- [Assignment] Search each line of the data for the word "library"; copy every line where it is found.

---- Study material

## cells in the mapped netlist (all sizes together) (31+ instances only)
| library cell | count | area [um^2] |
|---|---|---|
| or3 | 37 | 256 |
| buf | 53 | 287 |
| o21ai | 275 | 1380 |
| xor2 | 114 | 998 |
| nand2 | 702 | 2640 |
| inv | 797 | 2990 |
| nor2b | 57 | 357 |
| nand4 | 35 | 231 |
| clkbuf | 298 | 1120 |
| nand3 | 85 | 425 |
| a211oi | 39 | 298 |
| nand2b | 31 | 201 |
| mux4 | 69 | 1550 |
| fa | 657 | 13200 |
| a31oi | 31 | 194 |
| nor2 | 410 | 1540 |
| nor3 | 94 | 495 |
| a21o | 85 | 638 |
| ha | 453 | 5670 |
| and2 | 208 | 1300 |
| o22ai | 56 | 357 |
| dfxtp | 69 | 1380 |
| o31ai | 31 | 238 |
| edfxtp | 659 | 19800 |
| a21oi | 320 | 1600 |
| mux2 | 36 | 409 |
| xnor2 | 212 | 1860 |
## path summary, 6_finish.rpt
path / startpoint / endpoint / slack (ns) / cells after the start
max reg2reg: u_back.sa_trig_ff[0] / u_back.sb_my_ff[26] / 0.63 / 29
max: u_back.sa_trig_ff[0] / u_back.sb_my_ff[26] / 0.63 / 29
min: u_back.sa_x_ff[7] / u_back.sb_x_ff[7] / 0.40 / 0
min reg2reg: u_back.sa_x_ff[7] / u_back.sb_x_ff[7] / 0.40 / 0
## src/rtl/sfa_pkg.sv

```systemverilog
// ----------------------------------------------------------------------------
// Segment fit allocator package
// Shared constants and the command and status bundles between the
// controller and the datapath.
// ----------------------------------------------------------------------------
`timescale 1ns / 1ps
`default_nettype none

package sfa_pkg;

  localparam int unsigned LEN_W      = 25;
  localparam int unsigned CFG_IDX_W  = 1;
  localparam int unsigned CFG_DATA_W = 25;

  localparam logic [CFG_IDX_W-1:0] CFG_FIT_MODE    = 1'b0;
  localparam logic [CFG_IDX_W-1:0] CFG_MEMORY_SIZE = 1'b1;

  localparam logic FIT_LOWEST   = 1'b0;
  localparam logic FIT_SMALLEST = 1'b1;

  localparam logic [LEN_W-1:0] MEM_SIZE_RESET = 25'd4096;

  typedef struct packed {
    logic start;
    logic scan_step;
    logic shift_init;
    logic shift_step;
    logic insert;
    logic out_load;
    logic out_grant;
  } cmd_t;

  typedef struct packed {
    logic req_bad;
    logic scan_last;
    logic ff_hit;
    logic found;
    logic shift_none;
    logic shift_last;
  } status_t;

endpackage

`default_nettype wire

```

## src/rtl/sfa_ctrl.sv

```systemverilog
// ----------------------------------------------------------------------------
// Segment fit allocator controller
// Sequences the gap scan and, when a gap is found, the table shift and the
// insert for each request that is not refused, and owns the result valid flag.
// ----------------------------------------------------------------------------
`timescale 1ns / 1ps
`default_nettype none

module sfa_ctrl (
  input  wire              clk_i,
  input  wire              rst_ni,
  input  wire              in_valid_i,
  output logic             in_stall_o,
  output logic             out_valid_o,
  input  wire              out_stall_i,
  input  sfa_pkg::status_t status_i,
  output sfa_pkg::cmd_t    cmd_o
);

  typedef enum logic [5:0] {
    ST_IDLE   = 6'b000001,
    ST_SCAN   = 6'b000010,
    ST_PREP   = 6'b000100,
    ST_SHIFT  = 6'b001000,
    ST_INSERT = 6'b010000,
    ST_DONE   = 6'b100000
  } state_e;

  state_e state_q, state_d;
  logic   grant_q, grant_d;
  logic   out_valid_q, out_valid_d;

  always_comb begin
    state_d     = state_q;
    grant_d     = grant_q;
    out_valid_d = out_valid_q && out_stall_i;
    cmd_o       = '0;
    unique case (state_q)
      ST_IDLE: begin
        if (in_valid_i) begin
          cmd_o.start = 1'b1;
          if (status_i.req_bad) begin
            grant_d = 1'b0;
            state_d = ST_DONE;
          end else begin
            state_d = ST_SCAN;
          end
        end
      end
      ST_SCAN: begin
        cmd_o.scan_step = 1'b1;
        if (status_i.scan_last || status_i.ff_hit) begin
          if (status_i.found) begin
            state_d = ST_PREP;
          end else begin
            grant_d = 1'b0;
            state_d = ST_DONE;
          end
        end
      end
      ST_PREP: begin
        cmd_o.shift_init = 1'b1;
        state_d = status_i.shift_none ? ST_INSERT : ST_SHIFT;
      end
      ST_SHIFT: begin
        cmd_o.shift_step = 1'b1;
        if (status_i.shift_last) begin
          state_d = ST_INSERT;
        end
      end
      ST_INSERT: begin
        cmd_o.insert = 1'b1;
        grant_d      = 1'b1;
        state_d      = ST_DONE;
      end
      ST_DONE: begin
        if (!out_valid_q || !out_stall_i) begin
          cmd_o.out_load  = 1'b1;
          cmd_o.out_grant = grant_q;
          out_valid_d     = 1'b1;
          state_d         = ST_IDLE;
        end
      end
      default: begin
        state_d = ST_IDLE;
      end
    endcase
  end

  always_ff @(posedge clk_i or negedge rst_ni) begin
    if (!rst_ni) begin
      state_q     <= ST_IDLE;
      grant_q     <= 1'b0;
      out_valid_q <= 1'b0;
    end else begin
      state_q     <= state_d;
      grant_q     <= grant_d;
      out_valid_q <= out_valid_d;
    end
  end

  assign in_stall_o  = (state_q != ST_IDLE);
  assign out_valid_o = out_valid_q;

endmodule

`default_nettype wire

```

## src/rtl/sfa_datapath.sv

```systemverilog
// ----------------------------------------------------------------------------
// Segment fit allocator datapath
// Holds the configuration, the sorted segment table memory, the gap
// evaluation logic and the result register.
// ----------------------------------------------------------------------------
`timescale 1ns / 1ps
`default_nettype none

module sfa_datapath #(
  parameter int unsigned MAX_SEGMENTS = 64,
  parameter int unsigned ADDR_BITS    = 24
) (
  input  wire                                 clk_i,
  input  wire                                 rst_ni,
  input  wire                                 cfg_we_i,
  input  wire  [sfa_pkg::CFG_IDX_W-1:0]       cfg_index_i,
  input  wire  [sfa_pkg::CFG_DATA_W-1:0]      cfg_data_i,
  input  wire  [sfa_pkg::LEN_W-1:0]           request_size_i,
  input  sfa_pkg::cmd_t                       cmd_i,
  output sfa_pkg::status_t                    status_o,
  output logic                                granted_o,
  output logic [ADDR_BITS-1:0]                segment_base_o
);

  localparam int unsigned LW      = sfa_pkg::LEN_W;
  localparam int unsigned AW      = $clog2(MAX_SEGMENTS);
  localparam int unsigned CNT_W   = $clog2(MAX_SEGMENTS + 1);
  localparam int unsigned SUM_W   = ((ADDR_BITS > LW) ? ADDR_BITS : LW) + 1;
  localparam int unsigned ENTRY_W = ADDR_BITS + LW;
  localparam logic [SUM_W-1:0] ADDR_SPAN = SUM_W'(1) << ADDR_BITS;
  localparam logic [CNT_W-1:0] FULL_COUNT = CNT_W'(MAX_SEGMENTS);

  logic [ENTRY_W-1:0]   mem_q [MAX_SEGMENTS];
  logic [ENTRY_W-1:0]   rd_data_q;

  logic                 fit_mode_q;
  logic [LW-1:0]        mem_size_q;
  logic [SUM_W-1:0]     mem_end;
  logic [CNT_W-1:0]     cnt_q;
  logic                 found_q;

  logic [CNT_W-1:0]     idx_q;
  logic [LW-1:0]        req_q;
  logic [SUM_W-1:0]     prev_end_q;
  logic [CNT_W-1:0]     chosen_q;
  logic [SUM_W-1:0]     best_q;
  logic [ADDR_BITS-1:0] base_q;

  logic                 rd_en;
  logic [CNT_W-1:0]     rd_idx;
  logic                 wr_en;
  logic [CNT_W-1:0]     wr_idx;
  logic [ENTRY_W-1:0]   wr_data;

  logic [ADDR_BITS-1:0] rd_base;
  logic [LW-1:0]        rd_len;
  logic [SUM_W-1:0]     hi_raw, hi, lo, gap_size;
  logic                 fit, better, take;

  assign rd_base = rd_data_q[ENTRY_W-1:LW];
  assign rd_len  = rd_data_q[LW-1:0];

  always_comb begin
    lo       = prev_end_q;
    hi_raw   = (idx_q == cnt_q) ? mem_end : SUM_W'(rd_base);
    hi       = (hi_raw > mem_end) ? mem_end : hi_raw;
    gap_size = (hi > lo) ? (hi - lo) : '0;
    fit      = (gap_size != '0) && (gap_size >= SUM_W'(req_q));
    better   = !found_q || (gap_size < best_q);
    take     = fit && ((fit_mode_q == sfa_pkg::FIT_LOWEST) || better);
  end

  always_comb begin
    status_o            = '0;
    status_o.req_bad    = (request_size_i == '0) || (cnt_q == FULL_COUNT);
    status_o.scan_last  = (idx_q == cnt_q);
    status_o.ff_hit     = fit && (fit_mode_q == sfa_pkg::FIT_LOWEST);
    status_o.found      = found_q || fit;
    status_o.shift_none = (cnt_q == chosen_q);
    status_o.shift_last = ((idx_q - CNT_W'(1)) == chosen_q);
  end

  always_comb begin
    rd_en   = cmd_i.start || cmd_i.scan_step || cmd_i.shift_init || cmd_i.shift_step;
    rd_idx  = '0;
    wr_en   = cmd_i.shift_step || cmd_i.insert;
    wr_idx  = cmd_i.insert ? chosen_q : idx_q;
    wr_data = cmd_i.insert ? {base_q, req_q} : rd_data_q;
    priority if (cmd_i.scan_step) begin
      rd_idx = idx_q + CNT_W'(1);
    end else if (cmd_i.shift_init) begin
      rd_idx = cnt_q - CNT_W'(1);
    end else if (cmd_i.shift_step) begin
      rd_idx = idx_q - CNT_W'(2);
    end else begin
      rd_idx = '0;
    end
  end

  always_ff @(posedge clk_i) begin
    if (wr_en) begin
      mem_q[wr_idx[AW-1:0]] <= wr_data;
    end
    if (rd_en) begin
      rd_data_q <= mem_q[rd_idx[AW-1:0]];
    end
  end

  assign mem_end = (SUM_W'(mem_size_q) > ADDR_SPAN) ? ADDR_SPAN : SUM_W'(mem_size_q);

  always_ff @(posedge clk_i or negedge rst_ni) begin
    if (!rst_ni) begin
      fit_mode_q <= sfa_pkg::FIT_LOWEST;
      mem_size_q <= sfa_pkg::MEM_SIZE_RESET;
      cnt_q      <= '0;
      found_q    <= 1'b0;
    end else begin
      if (cfg_we_i) begin
        unique case (cfg_index_i)
          sfa_pkg::CFG_FIT_MODE:    fit_mode_q <= cfg_data_i[0];
          sfa_pkg::CFG_MEMORY_SIZE: mem_size_q <= cfg_data_i;
          default: begin
          end
        endcase
      end
      if (cmd_i.start) begin
        found_q <= 1'b0;
      end else if (cmd_i.scan_step && take) begin
        found_q <= 1'b1;
      end
      if (cmd_i.insert) begin
        cnt_q <= cnt_q + CNT_W'(1);
      end
    end
  end

  always_ff @(posedge clk_i) begin
    if (cmd_i.start) begin
      req_q      <= request_size_i;
      idx_q      <= '0;
      prev_end_q <= '0;
    end
    if (cmd_i.scan_step) begin
      idx_q      <= idx_q + CNT_W'(1);
      prev_end_q <= SUM_W'(rd_base) + SUM_W'(rd_len);
      if (take) begin
        chosen_q <= idx_q;
        best_q   <= gap_size;
        base_q   <= lo[ADDR_BITS-1:0];
      end
    end
    if (cmd_i.shift_init) begin
      idx_q <= cnt_q;
    end
    if (cmd_i.shift_step) begin
      idx_q <= idx_q - CNT_W'(1);
    end
    if (cmd_i.out_load) begin
      granted_o      <= cmd_i.out_grant;
      segment_base_o <= cmd_i.out_grant ? base_q : '0;
    end
  end

endmodule

`default_nettype wire

```

## src/rtl/segment_fit_allocator.sv

```systemverilog
// ----------------------------------------------------------------------------
// Segment fit allocator
// Allocates segments from a sorted occupancy table by first fit or best fit.
// ----------------------------------------------------------------------------
// A request that names a size of zero, or arrives while the table holds
// MAX_SEGMENTS entries, is refused. Otherwise the block walks the free gaps
// one per cycle through the single-port read of the segment table, then moves
// the entries above the chosen gap up by one entry per cycle. The next request
// is taken as soon as the result sits in the output register.
`timescale 1ns / 1ps
`default_nettype none

module segment_fit_allocator #(
  parameter int unsigned MAX_SEGMENTS = 64,
  parameter int unsigned ADDR_BITS    = 24
) (
  input  wire                             clk_i,
  input  wire                             rst_ni,
  input  wire                             cfg_we_i,
  input  wire  [sfa_pkg::CFG_IDX_W-1:0]   cfg_index_i,
  input  wire  [sfa_pkg::CFG_DATA_W-1:0]  cfg_data_i,
  input  wire                             in_valid_i,
  output logic                            in_stall_o,
  input  wire  [sfa_pkg::LEN_W-1:0]       request_size_i,
  output logic                            out_valid_o,
  input  wire                             out_stall_i,
  output logic                            granted_o,
  output logic [ADDR_BITS-1:0]            segment_base_o
);

  sfa_pkg::cmd_t    cmd;
  sfa_pkg::status_t status;

  sfa_ctrl u_ctrl (
    .clk_i       (clk_i),
    .rst_ni      (rst_ni),
    .in_valid_i  (in_valid_i),
    .in_stall_o  (in_stall_o),
    .out_valid_o (out_valid_o),
    .out_stall_i (out_stall_i),
    .status_i    (status),
    .cmd_o       (cmd)
  );

  sfa_datapath #(
    .MAX_SEGMENTS (MAX_SEGMENTS),
    .ADDR_BITS    (ADDR_BITS)
  ) u_datapath (
    .clk_i          (clk_i),
    .rst_ni         (rst_ni),
    .cfg_we_i       (cfg_we_i),
    .cfg_index_i    (cfg_index_i),
    .cfg_data_i     (cfg_data_i),
    .request_size_i (request_size_i),
    .cmd_i          (cmd),
    .status_o       (status),
    .granted_o      (granted_o),
    .segment_base_o (segment_base_o)
  );

`ifndef SYNTHESIS
  a_base_zero_on_refuse: assert property (@(posedge clk_i) disable iff (!rst_ni)
    out_valid_o && !granted_o |-> segment_base_o == '0)
    else $error("Refused request carries a nonzero base.");

  a_busy_after_accept: assert property (@(posedge clk_i) disable iff (!rst_ni)
    in_valid_i && !in_stall_o |=> in_stall_o)
    else $error("Block took no time to work on an accepted request.");

  a_result_from_busy: assert property (@(posedge clk_i) disable iff (!rst_ni)
    $rose(out_valid_o) |-> $past(in_stall_o))
    else $error("Result appeared without a request in progress.");
`endif

endmodule

`default_nettype wire
```
===== src/rtl/core/mlp_pkg.sv =====
`default_nettype none
package mlp_pkg;

  localparam int unsigned N_MAX   = 4;
  localparam int unsigned IN_W    = 16;
  localparam int unsigned OUT_W   = 15;
  localparam int unsigned WGT_W   = 12;
  localparam int unsigned BIAS_W  = 16;
  localparam int unsigned BIAS_LSB = 48;
  localparam int unsigned FRAC_SH = 10;
  localparam int unsigned PROD_W  = WGT_W + IN_W;
  localparam int unsigned SUM_W   = PROD_W + 2;
  localparam int unsigned SHR_W   = SUM_W - FRAC_SH;
  localparam int unsigned RES_W   = SHR_W + 1;
  localparam int unsigned REG_W   = 64;
  localparam int unsigned REG_CNT = 2 * N_MAX;
  localparam int unsigned IDX_W   = $clog2(REG_CNT);
  localparam int unsigned ADDR_LSB = 3;
  localparam int unsigned ADDR_W  = IDX_W + ADDR_LSB;

  typedef logic [REG_W-1:0] nreg_t;
  typedef logic [N_MAX-1:0][REG_W-1:0] layer_regs_t;
  typedef logic [N_MAX-1:0][IN_W-1:0] xvec_t;
  typedef logic [N_MAX-1:0][OUT_W-1:0] yvec_t;

  function automatic logic signed [WGT_W-1:0] get_weight(input nreg_t r,
                                                         input int unsigned j);
    get_weight = $signed(r[WGT_W*j +: WGT_W]);
  endfunction

  function automatic logic signed [BIAS_W-1:0] get_bias(input nreg_t r);
    get_bias = $signed(r[BIAS_LSB +: BIAS_W]);
  endfunction

  // clamp negatives to zero, saturate positives to 15 bits unsigned
  function automatic logic [OUT_W-1:0] sat_relu(input logic signed [RES_W-1:0] v);
    logic [OUT_W-1:0] res;
    res = v[OUT_W-1:0];
    if (v[RES_W-1]) begin
      res = '0;
    end else if (|v[RES_W-2:OUT_W]) begin
      res = '1;
    end
    sat_relu = res;
  endfunction

endpackage
`default_nettype wire


===== src/rtl/core/mlp_cfg.sv =====
`default_nettype none
module mlp_cfg (
  input  wire logic                        clk,
  input  wire logic                        rst_n,
  input  wire logic                        psel,
  input  wire logic                        penable,
  input  wire logic                        pwrite,
  input  wire logic [mlp_pkg::ADDR_W-1:0]  paddr,
  input  wire logic [mlp_pkg::REG_W-1:0]   pwdata,
  output logic      [mlp_pkg::REG_W-1:0]   prdata,
  output logic                             pready,
  output mlp_pkg::layer_regs_t             hid_regs,
  output mlp_pkg::layer_regs_t             out_regs
);
  import mlp_pkg::*;

  nreg_t regs_r [REG_CNT];
  logic [IDX_W-1:0] idx;
  logic wr_en;

  assign idx    = paddr[ADDR_W-1:ADDR_LSB];
  assign wr_en  = psel && penable && pwrite;
  assign pready = 1'b1;
  assign prdata = regs_r[idx];

  always_ff @(posedge clk) begin
    if (!rst_n) begin
      for (int i = 0; i < REG_CNT; i++) begin
        regs_r[i] <= '0;
      end
    end else if (wr_en) begin
      regs_r[idx] <= pwdata;
    end
  end

  always_comb begin
    for (int i = 0; i < N_MAX; i++) begin
      hid_regs[i] = regs_r[i];
      out_regs[i] = regs_r[N_MAX + i];
    end
  end
endmodule
`default_nettype wire


===== config.mk =====
export PLATFORM = sky130hd
export DESIGN_NAME = mlp_cfg
export DESIGN_NICKNAME = d
export VERILOG_FILES = /design/src/rtl/core/mlp_pkg.sv /design/src/rtl/core/mlp_cfg.sv
export SDC_FILE = /design/constraint.sdc
export NUM_CORES = 1
export LEC_CHECK = 0
export BUFFER_PORTS_ARGS = -buffer_cell sky130_fd_sc_hd__clkbuf_2
export CORE_AREA = 2 2 250 252
export CTS_CLUSTER_DIAMETER = 200
export CTS_CLUSTER_SIZE = 10
export DETAILED_ROUTE_END_ITERATION = 10
export DIE_AREA = 0 0 252 254
export MAX_ROUTING_LAYER = met4
export SLEW_MARGIN = 30
export SYNTH_ARGS = -nofsm -noshare
export SYNTH_HDL_FRONTEND = slang
export SYNTH_SLANG_ARGS = --single-unit

===== constraint.sdc =====
create_clock -name clk -period 8.25 [get_ports clk]
set_input_delay 1.2375 -clock clk [delete_from_list [all_inputs] [get_ports clk]]
set_output_delay 1.2375 -clock clk [all_outputs]
set_load 0.02 [all_outputs]

==> summary.md <==
| Metric | Value |
|---|---|
| Via-to-Cell Ratio | 5.28 |
| Antenna Violating Nets Remaining | 0 |
| Core box area | 61,300 um^2 |
| Post-DP HPWL | 48,000 um |
| Post-Place Cell Area | 26,900 um^2 |
| Layout Area Growth over Synthesis | 23.7% |
| H-Tree Level Count | 2 |
| Final hold violation count | 0 |
| Count of maximum capacitance violations | 0 |
| Type of the worst min-delay path | in2reg |
| Number of antenna violations at the first check in global routing | 5 |
| Number of flip-flops and latches in the synthesized netlist | 512 |
| Area of the die | 64,000 um^2 |
| Post-route minimum period | 5.15 ns |
| Setup repair after global routing missed its margin | no |
| Main area contributors after synthesis | edfxtp_1, and2_1, mux4_2, mux2_2, mux4_1 |
| Static Leakage | 11.2 nW |
| Slew @ Worst Pin | 1.01 ns |
| Post-Route Utilization | 46.3% |
| Maximum clock path buffer count | 3 |
| Total length of routed wires | 78,200 um |
| Netlist area before placement | 22,900 um^2 |
| Nets | 2,046 |
| Most used flip-flop cell after synthesis | edfxtp_1 |
| Commonest cells in the netlist | and2_1, edfxtp_1, mux4_2, mux2_2, clkbuf_2 |
| Simple-Gate Fraction of Synth Area | 14.6% |
| Critical Path Fanout Max | 50 |
| Flip-flop and latch area | 15,400 um^2 |
| Total of fill cells in the finished design | 5,384 |
| Routed wire length per instance | 28.3 um |
| Syn_nets | 1,414 |
| Vias after detailed routing | 14,600 |
| Initial cell density of the core | 37.4% |
| Final slew viol count | 0 |
| Xor/xnor share of the synthesized area | 0% |
| Required time at the endpoint of the critical path | 7.01 ns |
| Kind of end point of the critical path | output pin |
| WHS Path Cells | 2 |
| Fraction of the mapped netlist area in compound gates | 0.109% |
| Arrival time at the worst endpoint | 3.91 ns |
| Count of buffers inserted at the top-level ports | 647 |
| Cells resized by post-CTS repair | 0 |
| Slew headroom | 32.5% |
| Post-route cell area | 28,400 um^2 |
| Vias in the first global route | 15,100 |
| Die span in x | 252 um |
| Startpoint of the most critical hold path | pwdata[14] |
| Overflow after GRT | 0 |
| Global placement routability congestion | 0.834 |
| Yosys top cell by area | edfxtp_1 |
| Worst min-delay path endpoint | regs_r[4][14]$_SDFFCE_PN0P_ |
| Post-route clock period utilization | 62.4% |
| Maximum number of pins on one net before global-route repair | 76 |
| Area share of the largest cell type after synthesis | 67.0% |
| Layout cell share with drive strength beyond 1 | 46.4% |
| Sequential element share of the synthesized area | 67.0% |
| Highest achievable clock rate | 194 MHz |
| Outcome | finished, final reports clean |
| Total of hold buffers inserted after clock tree synthesis | 0 |
| Synthesized area per cell | 17.1 um^2 |
| CTS tree | done |
| Site row count | 91 |
| Synth Area in Adders | 0% |
| Kind of start point of the critical path | input port |
| Num ports | 652 |
| Setup_tns | 0 ns |
| Clock buffer count from CTS | 57 |
| Cell total after placement | 2,701 |
| Number of synthesized flops with an enable pin | 512 |
| Remaining routing DRC violations | 0 |
| Area of the multi-input gates | 7110 um^2 |
| Number of library cell types mapped by synthesis | 29 |
| Die Y-Extent | 254 um |
| Register bank with the most flops | regs_r |
| Synth Warn # | 0 |
| Total of endpoints with negative setup slack in the final report | 0 |
| Post-Synthesis Cells | 1,339 |
| Initial DRC Count | 1,107 |
| Critical Setup Path Class | in2out |
| Final std cells w/o fill | 2,764 |
| Share of async-settable or async-resettable flops after synthesis | 0% |
| Total power per unit cell area | 214 nW/um^2 |
| Combinational family with the most area after synthesis | multiplexers |
| Gr usage total | 24.5% |
| Global-route wire length before repair | 109,000 um |
| Number of sinks on the clock net | 512 |
| Largest registers in the final layout | regs_r (512) |
| Root buffer cell | clkbuf_16 |
| Max IR drop VDD | 191 uV |
| Post-CTS clock slew at the launch and capture registers of the worst setup and hold paths | 0.07 ns |
| Number of flip-flops in the largest register | 512 |
| Detailed-router iteration count before antenna repair | 5 |
| Multiplexer share of the synthesized area | 15.9% |
| Post CTS Setup Buffer Count | 0 |
==> per-layer routing <==
metal	global-route usage [%]	routed length, um
met1	29.0	30100
met4	7.00	2100
met5	-	0
met2	41.4	39700
met3	6.36	6340
==> logic make-up (layout without fill, tap and decap cells) <==
kind of cell / Yosys count / in the layout
flip-flops: 512 / 512
AO/OA/AOI/OAI: 3 / 3
buffers and inverters: 96 / 727
AND/OR/NAND/NOR: 536 / 536
other: 1 / 5
multiplexers: 191 / 191
==> critical path: stages <==
cell and delay (ns):
clkbuf_8 0.32, buf_16 0.33, buf_4 0.69, mux4_1 0.66
mux2_2 0.28, clkbuf_2 0.18
==> layout make-up <==
type | instances | area share [%]
Inverter | 1 | 0.0132
Timing Repair Buffer | 668 | 12.1
Sequential cell | 512 | 54.2
Clock inverter | 1 | 0.0309
Clock buffer | 57 | 5.03
Multi-Input combinational cell | 731 | 25.1
Antenna cell | 4 | 0.0353
Tap cell | 790 | 3.48
==> where the power goes <==
group | total, W | switching [W] | internal [W]
clock network | 0.00216 | 0.000955 | 0.00120
registers | 0.00310 | 0.0000882 | 0.00301
logic | 0.000816 | 0.000539 | 0.000277
total | 0.00607 | 0.00158 | 0.00449
==> per-stage QoR <==
stage | setup WS, ns | power, W | hold WS, ns
2_1_floorplan | 4.28 | 0.00361 | 1.44
3_3_place_gp | 3.05 | 0.00396 | 1.60
3_5_place_dp | 2.96 | 0.00397 | 1.61
4_1_cts | 3.02 | 0.00611 | 0.971
5_1_grt | 2.93 | 0.00624 | 0.997
6_report | 3.10 | 0.00607 | 0.996
==> worst max-delay path by stage <==
| stage | start | endpoint | slack (ns) |
|---|---|---|---|
| finish | paddr[3] | prdata[18] | 3.10 |
| global route | paddr[3] | prdata[18] | 2.93 |
| CTS | paddr[3] | prdata[18] | 3.02 |
| detailed placement | paddr[3] | prdata[18] | 2.96 |
| global placement | paddr[3] | prdata[18] | 3.05 |
| floorplan | paddr[3] | regs_r[1][0]$_SDFFCE_PN0P_ | 4.28 |
==> cell usage in the layout (no fill, tap or decap), drive strengths merged <==
cell type	instances
clkbuf	702
conb	1
and4	1
nand4	1
nand2b	8
nor2	1
diode	4
edfxtp	512
and3	4
buf	23
mux4	127
nor4	2
and2	512
a21o	1
a21boi	1
nand3b	1
inv	2
nor3	2
mux2	63
nor2b	2
o32a	1
mux2i	1
nand2	2
Note: power is estimated with default switching activity, not from simulation.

--------

- [Task answer]
| library cell | count | area [um^2] |
| Number of library cell types mapped by synthesis | 29 |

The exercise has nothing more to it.